Mark Lanegan, Screaming Trees Singer, Dead at 57

Mark Lanegan, the lead singer of Screaming Trees, died Tuesday. He was 57. Lanegan was also known for his work with Queens of the Stone Age and The Gutter Twins, and released 11 solo albums during his career. Late last year, Lanegan opened up about his devastating battle with COVID-19 and released his memoir Devil in a Coma.

"Our beloved friend Mark Lanegan passed away this morning at his home in Killarney, Ireland," Lanegan's family said in a statement published on his Twitter page. "A beloved singer, songwriter, author, and musician he was 57 and is survived by his wife Shelley. No other information is available at this time. We ask Please respect the family's privacy."
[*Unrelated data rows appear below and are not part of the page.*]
Context: an optimization exercise on an open-source flow, tuned for small area, a short achievable clock period and few clock cycles per item. The choices shown serve that exercise and are no tape-out recipe. In this exercise RTL edits were held to simulation tests only and were not proved equivalent to the original. Power figures rest on the tool's default switching activity, not on a simulated workload.

==> flow/design.v <==
package mcm_pkg;
    localparam int unsigned TAPS   = 4;
    localparam int unsigned FRAC_W = 5;
    localparam int unsigned N_FRAC = 32;
    localparam int unsigned MAG_W  = 7;
    localparam int unsigned COEF_W = MAG_W + 1;
    function automatic logic [TAPS*COEF_W-1:0] decode_coef(input logic mode, input logic [FRAC_W-1:0] frac);
        logic [TAPS*COEF_W-1:0] s;
        logic [TAPS*8-1:0]      row;
        logic signed [7:0]      c;
        case ({mode, frac})
            6'd0 : row = {  8'sd0,   8'sd0,  8'sd64,   8'sd0};   
            6'd1 : row = {  8'sd0,   8'sd2,  8'sd63,  -8'sd1};   
            6'd2 : row = {  8'sd0,   8'sd4,  8'sd62,  -8'sd2};   
            6'd3 : row = { -8'sd1,   8'sd7,  8'sd60,  -8'sd2};   
            6'd4 : row = { -8'sd2,  8'sd10,  8'sd58,  -8'sd2};   
            6'd5 : row = { -8'sd2,  8'sd12,  8'sd57,  -8'sd3};   
            6'd6 : row = { -8'sd2,  8'sd14,  8'sd56,  -8'sd4};   
            6'd7 : row = { -8'sd2,  8'sd15,  8'sd55,  -8'sd4};   
            6'd8 : row = { -8'sd2,  8'sd16,  8'sd54,  -8'sd4};   
            6'd9 : row = { -8'sd2,  8'sd18,  8'sd53,  -8'sd5};   
            6'd10: row = { -8'sd2,  8'sd20,  8'sd52,  -8'sd6};   
            6'd11: row = { -8'sd3,  8'sd24,  8'sd49,  -8'sd6};   
            6'd12: row = { -8'sd4,  8'sd28,  8'sd46,  -8'sd6};   
            6'd13: row = { -8'sd4,  8'sd29,  8'sd44,  -8'sd5};   
            6'd14: row = { -8'sd4,  8'sd30,  8'sd42,  -8'sd4};   
            6'd15: row = { -8'sd4,  8'sd33,  8'sd39,  -8'sd4};   
            6'd16: row = { -8'sd4,  8'sd36,  8'sd36,  -8'sd4};   
            6'd17: row = { -8'sd4,  8'sd39,  8'sd33,  -8'sd4};   
            6'd18: row = { -8'sd4,  8'sd42,  8'sd30,  -8'sd4};   
            6'd19: row = { -8'sd5,  8'sd44,  8'sd29,  -8'sd4};   
            6'd20: row = { -8'sd6,  8'sd46,  8'sd28,  -8'sd4};   
            6'd21: row = { -8'sd6,  8'sd49,  8'sd24,  -8'sd3};   
            6'd22: row = { -8'sd6,  8'sd52,  8'sd20,  -8'sd2};   
            6'd23: row = { -8'sd5,  8'sd53,  8'sd18,  -8'sd2};   
            6'd24: row = { -8'sd4,  8'sd54,  8'sd16,  -8'sd2};   
            6'd25: row = { -8'sd4,  8'sd55,  8'sd15,  -8'sd2};   
            6'd26: row = { -8'sd4,  8'sd56,  8'sd14,  -8'sd2};   
            6'd27: row = { -8'sd3,  8'sd57,  8'sd12,  -8'sd2};   
            6'd28: row = { -8'sd2,  8'sd58,  8'sd10,  -8'sd2};   
            6'd29: row = { -8'sd2,  8'sd60,   8'sd7,  -8'sd1};   
            6'd30: row = { -8'sd2,  8'sd62,   8'sd4,   8'sd0};   
            6'd31: row = { -8'sd1,  8'sd63,   8'sd2,   8'sd0};   
            6'd32: row = {  8'sd0,  8'sd16,  8'sd32,  8'sd16};   
            6'd33: row = {  8'sd0,  8'sd16,  8'sd32,  8'sd16};   
            6'd34: row = {  8'sd1,  8'sd17,  8'sd31,  8'sd15};   
            6'd35: row = {  8'sd1,  8'sd17,  8'sd31,  8'sd15};   
            6'd36: row = {  8'sd2,  8'sd18,  8'sd30,  8'sd14};   
            6'd37: row = {  8'sd2,  8'sd18,  8'sd30,  8'sd14};   
            6'd38: row = {  8'sd3,  8'sd19,  8'sd29,  8'sd13};   
            6'd39: row = {  8'sd3,  8'sd19,  8'sd29,  8'sd13};   
            6'd40: row = {  8'sd4,  8'sd20,  8'sd28,  8'sd12};   
            6'd41: row = {  8'sd4,  8'sd20,  8'sd28,  8'sd12};   
            6'd42: row = {  8'sd5,  8'sd21,  8'sd27,  8'sd11};   
            6'd43: row = {  8'sd5,  8'sd21,  8'sd27,  8'sd11};   
            6'd44: row = {  8'sd6,  8'sd22,  8'sd26,  8'sd10};   
            6'd45: row = {  8'sd6,  8'sd22,  8'sd26,  8'sd10};   
            6'd46: row = {  8'sd7,  8'sd23,  8'sd25,   8'sd9};   
            6'd47: row = {  8'sd7,  8'sd23,  8'sd25,   8'sd9};   
            6'd48: row = {  8'sd8,  8'sd24,  8'sd24,   8'sd8};   
            6'd49: row = {  8'sd8,  8'sd24,  8'sd24,   8'sd8};   
            6'd50: row = {  8'sd9,  8'sd25,  8'sd23,   8'sd7};   
            6'd51: row = {  8'sd9,  8'sd25,  8'sd23,   8'sd7};   
            6'd52: row = { 8'sd10,  8'sd26,  8'sd22,   8'sd6};   
            6'd53: row = { 8'sd10,  8'sd26,  8'sd22,   8'sd6};   
            6'd54: row = { 8'sd11,  8'sd27,  8'sd21,   8'sd5};   
            6'd55: row = { 8'sd11,  8'sd27,  8'sd21,   8'sd5};   
            6'd56: row = { 8'sd12,  8'sd28,  8'sd20,   8'sd4};   
            6'd57: row = { 8'sd12,  8'sd28,  8'sd20,   8'sd4};   
            6'd58: row = { 8'sd13,  8'sd29,  8'sd19,   8'sd3};   
            6'd59: row = { 8'sd13,  8'sd29,  8'sd19,   8'sd3};   
            6'd60: row = { 8'sd14,  8'sd30,  8'sd18,   8'sd2};   
            6'd61: row = { 8'sd14,  8'sd30,  8'sd18,   8'sd2};   
            6'd62: row = { 8'sd15,  8'sd31,  8'sd17,   8'sd1};   
            6'd63: row = { 8'sd15,  8'sd31,  8'sd17,   8'sd1};   
            default: row = '0;
        endcase
        for (int t = 0; t < TAPS; t++) begin
            c                       = row[t*8 +: 8];
            s[t*COEF_W + MAG_W]     = c[7];
            s[t*COEF_W +: MAG_W]    = MAG_W'(c[7] ? -c : c);
        end
        decode_coef = s;
    endfunction
endpackage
Lanegan's family did not share a cause of death. In November 2021, when Lanegan announced plans to publish Devil in a Coma, he said he battled COVID-19 for weeks and was "completely deaf" at one point, reports Consequence. He was "slipping in and out of a coma" after he was diagnosed in March 2021. It is not known if his health battle last year was related to his death.

While promoting the book in December, Lanergan told Consequence he was feeling "a million times" better and had "turned the corner." He said there were still some "residual" effects of the illness. "Whatever I had, it attacks places where there was trauma in the body previous times," he said at the time. "And I had a number of accidents over the course of my life. I have a chronically f—ed up knee which still gives me some pain. That was one of the strange things about the thing – it went for any place where you were injured or had something happen before."

Lanegan was born in Ellensburg, Washington, and began his music career in 1984 as a founding member of Screaming Trees. While the group was still together, Lanegan began pursuing outside projects, starting with his first solo album in 1990. After Screaming Tees broke up in 2000, he began working with Queens of the Stone Age and became a full-time member on their 2001 album Field Songs. In 2003, Lanegan joined Greg Dulli to found The Gutter Twins. He also recorded three albums with Isobel Campbell and two with Duke Garwood. Lanegan was a close friend of Kurt Cobain's, and he spoke with Cobain hours before Cobain's death.

In his interview with Consequence, Lanegan said he was working on new music and said he planned to publish a new book of poetry. "I've got a [different] book coming out sometime next year. It's another book of poetry, with Wes Eisold of Cold Cave fame. We did one a couple of years ago [Plague Poems]," he said in December. "And I plan on making music."